You will see that data on the handle() is incorrect since it shows books where price is less than 500. We passed only the books where price is greater than 500. But in the handle() method of the job class has all the books without the price constrain.
Solving the issue
You can re-constrain or pass only the required part of the model for the job to process.
Solution 1: Re-constrain
Modify handle() method of the job class by adding the constrains you added for model’s foreign relationship earlier in the web.php. In this case only the price constrain.
public function handle(): void
{
dump('at job handler');
$books = $this->author->books()->where('price',">", 500)->get();
foreach($books as $book)
{
dump ($book->title . ' - ' . $book->price);
}
}
Above solution will generate a correct result.
Solution 2: Passing subset of the given relationship.
Modify web.php file to send Book Model instead of Author Model that contain Books. In this test we are assuming only books details are required to process the job. If you need author id and other information, pass another argument to constructor method of the job class.

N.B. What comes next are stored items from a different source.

File: src/i2cm_pkg.sv
// shared types and constants of the i2c master byte engine
`default_nettype none
package i2cm_pkg;

	// configuration registers
	localparam int unsigned NUM_REGS  = 7;
	localparam int unsigned CFG_W     = 10;
	localparam int unsigned CFG_IDX_W = 3;

	localparam logic [CFG_IDX_W-1:0] REG_SETUP      = 3'd0;
	localparam logic [CFG_IDX_W-1:0] REG_HIGH       = 3'd1;
	localparam logic [CFG_IDX_W-1:0] REG_LOW        = 3'd2;
	localparam logic [CFG_IDX_W-1:0] REG_HOLD_START = 3'd3;
	localparam logic [CFG_IDX_W-1:0] REG_STOP_SETUP = 3'd4;
	localparam logic [CFG_IDX_W-1:0] REG_BUS_FREE   = 3'd5;
	localparam logic [CFG_IDX_W-1:0] REG_STRETCH    = 3'd6;

	typedef logic [NUM_REGS-1:0][CFG_W-1:0] cfg_t;

	localparam cfg_t CFG_RESET = {10'd256, 10'd20, 10'd3, 10'd6, 10'd0, 10'd0, 10'd2};

	// phase codes
	localparam int unsigned PH_W = 3;
	localparam logic [PH_W-1:0] PH_IDLE   = 3'd0;
	localparam logic [PH_W-1:0] PH_SETUP  = 3'd1;
	localparam logic [PH_W-1:0] PH_WAIT   = 3'd2;
	localparam logic [PH_W-1:0] PH_HIGH   = 3'd3;
	localparam logic [PH_W-1:0] PH_LOW    = 3'd4;
	localparam logic [PH_W-1:0] PH_HOLD   = 3'd5;
	localparam logic [PH_W-1:0] PH_STOPSU = 3'd6;
	localparam logic [PH_W-1:0] PH_FREE   = 3'd7;

	// command codes
	localparam logic [1:0] M_START = 2'd0;
	localparam logic [1:0] M_STOP  = 2'd1;
	localparam logic [1:0] M_WRITE = 2'd2;
	localparam logic [1:0] M_READ  = 2'd3;

	// bits per byte, the ack bit has this index
	localparam logic [3:0] LAST_BIT = 4'd8;

	// one tick of bus samples and command
	typedef struct packed {
		logic       cmd_valid;
		logic [1:0] mode;
		logic [7:0] tx_byte;
		logic       ack_to_send;
		logic       scl_in;
		logic       sda_in;
	} item_t;

	// line drives and status after one tick
	typedef struct packed {
		logic       scl_low;
		logic       sda_low;
		logic       ready_res;
		logic       done_res;
		logic [7:0] rx_byte;
		logic       ack_seen;
		logic       timed_out;
	} result_t;

endpackage
`default_nettype wire

File: src/i2cm_step.sv
// next-state and result logic for one bus tick
`default_nettype none
module i2cm_step #(
	parameter int unsigned TIMER_WIDTH      = 10,
	parameter int unsigned FAIL_COUNT_WIDTH = 16
) (
	input  var i2cm_pkg::item_t                  item,
	input  var i2cm_pkg::cfg_t                   cfg,
	input  wire logic [i2cm_pkg::PH_W-1:0]       phase,
	input  wire logic [3:0]                      bit_index,
	input  wire logic [7:0]                      shift_reg,
	input  wire logic [TIMER_WIDTH-1:0]          delay_timer,
	input  wire logic [TIMER_WIDTH-1:0]          stretch_timer,
	input  wire logic [FAIL_COUNT_WIDTH-1:0]     fail_cnt,
	input  wire logic                            scl_drive,
	input  wire logic                            sda_drive,
	input  wire logic [1:0]                      active_mode,
	input  wire logic                            ack_bit,
	output logic [i2cm_pkg::PH_W-1:0]            phase_nxt,
	output logic [3:0]                           bit_index_nxt,
	output logic [7:0]                           shift_reg_nxt,
	output logic [TIMER_WIDTH-1:0]               delay_timer_nxt,
	output logic [TIMER_WIDTH-1:0]               stretch_timer_nxt,
	output logic [FAIL_COUNT_WIDTH-1:0]          fail_cnt_nxt,
	output logic                                 scl_drive_nxt,
	output logic                                 sda_drive_nxt,
	output logic [1:0]                           active_mode_nxt,
	output logic                                 ack_bit_nxt,
	output i2cm_pkg::result_t                    res
);

	// registers cut to timer width
	logic [TIMER_WIDTH-1:0] reg_m [i2cm_pkg::NUM_REGS];

	for (genvar i = 0; i < i2cm_pkg::NUM_REGS; i++) begin : g_mask
		assign reg_m[i] = TIMER_WIDTH'({{TIMER_WIDTH{1'b0}}, cfg[i]});
	end

	// delay register that belongs to the current phase
	logic [TIMER_WIDTH-1:0] dly_lim;
	logic                   dly_hit;

	always_comb begin
		unique case (phase)
			i2cm_pkg::PH_SETUP:  dly_lim = reg_m[i2cm_pkg::REG_SETUP];
			i2cm_pkg::PH_HIGH:   dly_lim = reg_m[i2cm_pkg::REG_HIGH];
			i2cm_pkg::PH_LOW:    dly_lim = reg_m[i2cm_pkg::REG_LOW];
			i2cm_pkg::PH_HOLD:   dly_lim = reg_m[i2cm_pkg::REG_HOLD_START];
			i2cm_pkg::PH_STOPSU: dly_lim = reg_m[i2cm_pkg::REG_STOP_SETUP];
			i2cm_pkg::PH_FREE:   dly_lim = reg_m[i2cm_pkg::REG_BUS_FREE];
			default:             dly_lim = '0;
		endcase
	end

	assign dly_hit = (delay_timer >= dly_lim);

	// clock stretch timer, saturating, with a limit of zero taken as one
	logic [TIMER_WIDTH-1:0] st_inc;
	logic [TIMER_WIDTH-1:0] st_lim;
	logic                   scl_high;
	logic                   st_timeout;

	assign st_inc     = (stretch_timer != '1) ? stretch_timer + 1'b1 : stretch_timer;
	assign st_lim     = (reg_m[i2cm_pkg::REG_STRETCH] == '0) ? TIMER_WIDTH'(1)
	                                                         : reg_m[i2cm_pkg::REG_STRETCH];
	assign scl_high   = item.scl_in;
	assign st_timeout = !scl_high && (st_inc >= st_lim);

	// next bit position and shifted write data for the low phase
	logic [3:0] bi_inc;
	logic [7:0] sh_left;

	assign bi_inc  = bit_index + 4'd1;
	assign sh_left = {shift_reg[6:0], 1'b0};

	// phase sequencer
	always_comb begin
		phase_nxt         = phase;
		bit_index_nxt     = bit_index;
		shift_reg_nxt     = shift_reg;
		delay_timer_nxt   = delay_timer;
		stretch_timer_nxt = stretch_timer;
		fail_cnt_nxt      = fail_cnt;
		scl_drive_nxt     = scl_drive;
		sda_drive_nxt     = sda_drive;
		active_mode_nxt   = active_mode;
		ack_bit_nxt       = ack_bit;
		res.done_res      = 1'b0;
		res.rx_byte       = '0;
		res.ack_seen      = 1'b0;
		res.timed_out     = 1'b0;

		unique case (phase)
			i2cm_pkg::PH_IDLE: begin
				if (item.cmd_valid) begin
					active_mode_nxt   = item.mode;
					bit_index_nxt     = '0;
					stretch_timer_nxt = '0;
					unique case (item.mode)
						i2cm_pkg::M_START: sda_drive_nxt = 1'b0;
						i2cm_pkg::M_STOP:  sda_drive_nxt = 1'b1;
						i2cm_pkg::M_WRITE: begin
							shift_reg_nxt = item.tx_byte;
							sda_drive_nxt = !item.tx_byte[7];
						end
						default: begin
							shift_reg_nxt = '0;
							ack_bit_nxt   = item.ack_to_send;
							sda_drive_nxt = 1'b0;
						end
					endcase
					phase_nxt       = i2cm_pkg::PH_SETUP;
					delay_timer_nxt = '0;
				end
			end

			i2cm_pkg::PH_SETUP: begin
				if (dly_hit) begin
					scl_drive_nxt     = 1'b0;
					stretch_timer_nxt = '0;
					phase_nxt         = i2cm_pkg::PH_WAIT;
					delay_timer_nxt   = '0;
				end else begin
					delay_timer_nxt = delay_timer + 1'b1;
				end
			end

			i2cm_pkg::PH_WAIT: begin
				if (!scl_high) begin
					stretch_timer_nxt = st_inc;
				end
				priority if (active_mode == i2cm_pkg::M_START) begin
					if (scl_high || st_timeout) begin
						sda_drive_nxt   = 1'b1;
						phase_nxt       = i2cm_pkg::PH_HOLD;
						delay_timer_nxt = '0;
					end
				end else if (active_mode == i2cm_pkg::M_STOP) begin
					if (scl_high || st_timeout) begin
						phase_nxt       = i2cm_pkg::PH_STOPSU;
						delay_timer_nxt = '0;
					end
				end else if (scl_high) begin
					// sample data bit on a read, the slave's ack on a write
					if (bit_index < i2cm_pkg::LAST_BIT) begin
						if (active_mode == i2cm_pkg::M_READ) begin
							shift_reg_nxt = {shift_reg[6:0], item.sda_in};
						end
					end else if (active_mode == i2cm_pkg::M_WRITE) begin
						ack_bit_nxt = item.sda_in;
					end
					phase_nxt       = i2cm_pkg::PH_HIGH;
					delay_timer_nxt = '0;
				end else if (st_timeout) begin
					// byte command aborts on stretch timeout
					res.done_res  = 1'b1;
					res.timed_out = 1'b1;
					res.ack_seen  = 1'b1;
					if (fail_cnt != '1) begin
						fail_cnt_nxt = fail_cnt + 1'b1;
					end
					phase_nxt = i2cm_pkg::PH_IDLE;
				end
			end

			i2cm_pkg::PH_HIGH: begin
				if (dly_hit) begin
					scl_drive_nxt = 1'b1;
					if (bit_index >= i2cm_pkg::LAST_BIT) begin
						res.done_res = 1'b1;
						if (active_mode == i2cm_pkg::M_WRITE) begin
							res.ack_seen = ack_bit;
						end else begin
							res.rx_byte = shift_reg;
						end
						phase_nxt = i2cm_pkg::PH_IDLE;
					end else begin
						phase_nxt       = i2cm_pkg::PH_LOW;
						delay_timer_nxt = '0;
					end
				end else begin
					delay_timer_nxt = delay_timer + 1'b1;
				end
			end

			i2cm_pkg::PH_LOW: begin
				if (dly_hit) begin
					bit_index_nxt = bi_inc;
					if (active_mode == i2cm_pkg::M_WRITE) begin
						shift_reg_nxt = sh_left;
						sda_drive_nxt = (bi_inc < i2cm_pkg::LAST_BIT) ? !sh_left[7] : 1'b0;
					end else begin
						sda_drive_nxt = (bi_inc < i2cm_pkg::LAST_BIT) ? 1'b0 : !ack_bit;
					end
					phase_nxt       = i2cm_pkg::PH_SETUP;
					delay_timer_nxt = '0;
				end else begin
					delay_timer_nxt = delay_timer + 1'b1;
				end
			end

			i2cm_pkg::PH_HOLD: begin
				if (dly_hit) begin
					scl_drive_nxt = 1'b1;
					res.done_res  = 1'b1;
					phase_nxt     = i2cm_pkg::PH_IDLE;
				end else begin
					delay_timer_nxt = delay_timer + 1'b1;
				end
			end

			i2cm_pkg::PH_STOPSU: begin
				if (dly_hit) begin
					sda_drive_nxt   = 1'b0;
					phase_nxt       = i2cm_pkg::PH_FREE;
					delay_timer_nxt = '0;
				end else begin
					delay_timer_nxt = delay_timer + 1'b1;
				end
			end

			default: begin
				// bus free time after a stop
				if (dly_hit) begin
					res.done_res = 1'b1;
					phase_nxt    = i2cm_pkg::PH_IDLE;
				end else begin
					delay_timer_nxt = delay_timer + 1'b1;
				end
			end
		endcase

		res.scl_low   = scl_drive_nxt;
		res.sda_low   = sda_drive_nxt;
		res.ready_res = (phase_nxt == i2cm_pkg::PH_IDLE);
	end

endmodule
`default_nettype wire

File: src/i2c_master_byte_engine.sv
// top level of the i2c master byte engine
// One request is one bus tick: the sampled SCL and SDA levels and an optional command
// (start, stop, write byte, read byte). Each accepted tick yields exactly one result with
// the line drives, ready, done and the byte, ack and timeout status after that tick.
// A tick is registered on entry, the phase sequencer evaluates it combinationally and the
// result sits in an output register; throughput is one tick per cycle while results are taken.
// Configuration writes take effect at once; the user must make them only while the engine
// is idle, and the engine itself does not enforce this.
`default_nettype none
module i2c_master_byte_engine #(
	parameter int unsigned TIMER_WIDTH      = 10,
	parameter int unsigned FAIL_COUNT_WIDTH = 16
) (
	input  wire logic                           clk,
	input  wire logic                           arst_n,
	// configuration write port
	input  wire logic                           cfg_we,
	input  wire logic [i2cm_pkg::CFG_IDX_W-1:0] cfg_index,
	input  wire logic [i2cm_pkg::CFG_W-1:0]     cfg_data,
	// tick requests
	input  wire logic                           in_valid,
	output logic                                in_ready,
	input  wire logic                           cmd_valid,
	input  wire logic [1:0]                     mode,
	input  wire logic [7:0]                     tx_byte,
	input  wire logic                           ack_to_send,
	input  wire logic                           scl_in,
	input  wire logic                           sda_in,
	// results
	output logic                                out_valid,
	input  wire logic                           out_ready,
	output logic                                scl_low,
	output logic                                sda_low,
	output logic                                ready_res,
	output logic                                done_res,
	output logic [7:0]                          rx_byte,
	output logic                                ack_seen,
	output logic                                timed_out,
	output logic [15:0]                         fail_count
);

	// configuration registers
	i2cm_pkg::cfg_t cfg_q;

	always_ff @(posedge clk or negedge arst_n) begin
		if (!arst_n) begin
			cfg_q <= i2cm_pkg::CFG_RESET;
		end else if (cfg_we && (cfg_index < i2cm_pkg::CFG_IDX_W'(i2cm_pkg::NUM_REGS))) begin
			cfg_q[cfg_index] <= cfg_data;
		end
	end

	// pipeline control
	logic              vld_s1;
	logic              vld_s2;
	logic              adv;
	i2cm_pkg::item_t   item_s1;
	i2cm_pkg::result_t res_s2;
	logic [15:0]       fail_s2;

	assign adv      = vld_s1 && (!vld_s2 || out_ready);
	assign in_ready = !vld_s1 || adv;

	// input register
	always_ff @(posedge clk or negedge arst_n) begin
		if (!arst_n) begin
			vld_s1 <= 1'b0;
		end else if (in_ready) begin
			vld_s1 <= in_valid;
		end
	end

	always_ff @(posedge clk) begin
		if (in_valid && in_ready) begin
			item_s1 <= '{cmd_valid: cmd_valid, mode: mode, tx_byte: tx_byte,
			             ack_to_send: ack_to_send, scl_in: scl_in, sda_in: sda_in};
		end
	end

	// engine state
	logic [i2cm_pkg::PH_W-1:0]   phase_q,         phase_nxt;
	logic [3:0]                  bit_index_q,     bit_index_nxt;
	logic [7:0]                  shift_reg_q,     shift_reg_nxt;
	logic [TIMER_WIDTH-1:0]      delay_timer_q,   delay_timer_nxt;
	logic [TIMER_WIDTH-1:0]      stretch_timer_q, stretch_timer_nxt;
	logic [FAIL_COUNT_WIDTH-1:0] fail_cnt_q,      fail_cnt_nxt;
	logic                        scl_drive_q,     scl_drive_nxt;
	logic                        sda_drive_q,     sda_drive_nxt;
	logic [1:0]                  active_mode_q,   active_mode_nxt;
	logic                        ack_bit_q,       ack_bit_nxt;
	i2cm_pkg::result_t           res;

	i2cm_step #(
		.TIMER_WIDTH      (TIMER_WIDTH),
		.FAIL_COUNT_WIDTH (FAIL_COUNT_WIDTH)
	) u_step (
		.item              (item_s1),
		.cfg               (cfg_q),
		.phase             (phase_q),
		.bit_index         (bit_index_q),
		.shift_reg         (shift_reg_q),
		.delay_timer       (delay_timer_q),
		.stretch_timer     (stretch_timer_q),
		.fail_cnt          (fail_cnt_q),
		.scl_drive         (scl_drive_q),
		.sda_drive         (sda_drive_q),
		.active_mode       (active_mode_q),
		.ack_bit           (ack_bit_q),
		.phase_nxt         (phase_nxt),
		.bit_index_nxt     (bit_index_nxt),
		.shift_reg_nxt     (shift_reg_nxt),
		.delay_timer_nxt   (delay_timer_nxt),
		.stretch_timer_nxt (stretch_timer_nxt),
		.fail_cnt_nxt      (fail_cnt_nxt),
		.scl_drive_nxt     (scl_drive_nxt),
		.sda_drive_nxt     (sda_drive_nxt),
		.active_mode_nxt   (active_mode_nxt),
		.ack_bit_nxt       (ack_bit_nxt),
		.res               (res)
	);

	// state moves on when a tick leaves the input register
	always_ff @(posedge clk or negedge arst_n) begin
		if (!arst_n) begin
			phase_q         <= i2cm_pkg::PH_IDLE;
			bit_index_q     <= '0;
			shift_reg_q     <= '0;
			delay_timer_q   <= '0;
			stretch_timer_q <= '0;
			fail_cnt_q      <= '0;
			scl_drive_q     <= 1'b0;
			sda_drive_q     <= 1'b0;
			active_mode_q   <= i2cm_pkg::M_START;
			ack_bit_q       <= 1'b0;
		end else if (adv) begin
			phase_q         <= phase_nxt;
			bit_index_q     <= bit_index_nxt;
			shift_reg_q     <= shift_reg_nxt;
			delay_timer_q   <= delay_timer_nxt;
			stretch_timer_q <= stretch_timer_nxt;
			fail_cnt_q      <= fail_cnt_nxt;
			scl_drive_q     <= scl_drive_nxt;
			sda_drive_q     <= sda_drive_nxt;
			active_mode_q   <= active_mode_nxt;
			ack_bit_q       <= ack_bit_nxt;
		end
	end

	// result register
	always_ff @(posedge clk or negedge arst_n) begin
		if (!arst_n) begin
			vld_s2 <= 1'b0;
		end else if (adv) begin
			vld_s2 <= 1'b1;
		end else if (out_ready) begin
			vld_s2 <= 1'b0;
		end
	end

	always_ff @(posedge clk) begin
		if (adv) begin
			res_s2  <= res;
			fail_s2 <= 16'({16'b0, fail_cnt_nxt});
		end
	end

	assign out_valid  = vld_s2;
	assign scl_low    = res_s2.scl_low;
	assign sda_low    = res_s2.sda_low;
	assign ready_res  = res_s2.ready_res;
	assign done_res   = res_s2.done_res;
	assign rx_byte    = res_s2.rx_byte;
	assign ack_seen   = res_s2.ack_seen;
	assign timed_out  = res_s2.timed_out;
	assign fail_count = fail_s2;

endmodule
`default_nettype wire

use App\Jobs\ProcessBooks;
use App\Models\Author;
use App\Models\Book;
use Illuminate\Support\Facades\Route;
Route::get('/', function () {
dump('Received a request on the root domain');
$author = Author::find(1);
$books = $author->books()->where('price','>',500)->get();
ProcessBooks::dispatch($books);
});
Now modify ProcessBooks job class to access Collection class instead of a Author Model class.
<?php
namespace App\Jobs;
use App\Models\Author;
use App\Models\Book;
use Illuminate\Contracts\Queue\ShouldQueue;
use Illuminate\Database\Eloquent\Collection;
use Illuminate\Foundation\Queue\Queueable;
class ProcessBooks implements ShouldQueue
{
use Queueable;
/**
* Create a new job instance.
*/
public function __construct(public Collection $books)
{
}
/**
* Execute the job.
*/
public function handle(): void
{
dump('at job handler');
foreach($this->books as $book)
{
dump ($book->title . ' - ' . $book->price);
}
}
}
MISC
model’s foreign relation constrain
Imagine authors model has many books. Books model has price. You want to get author model with books where price is greater than 500. Constrain is : price > 500 and it is in a foreign relation not in the main model Author.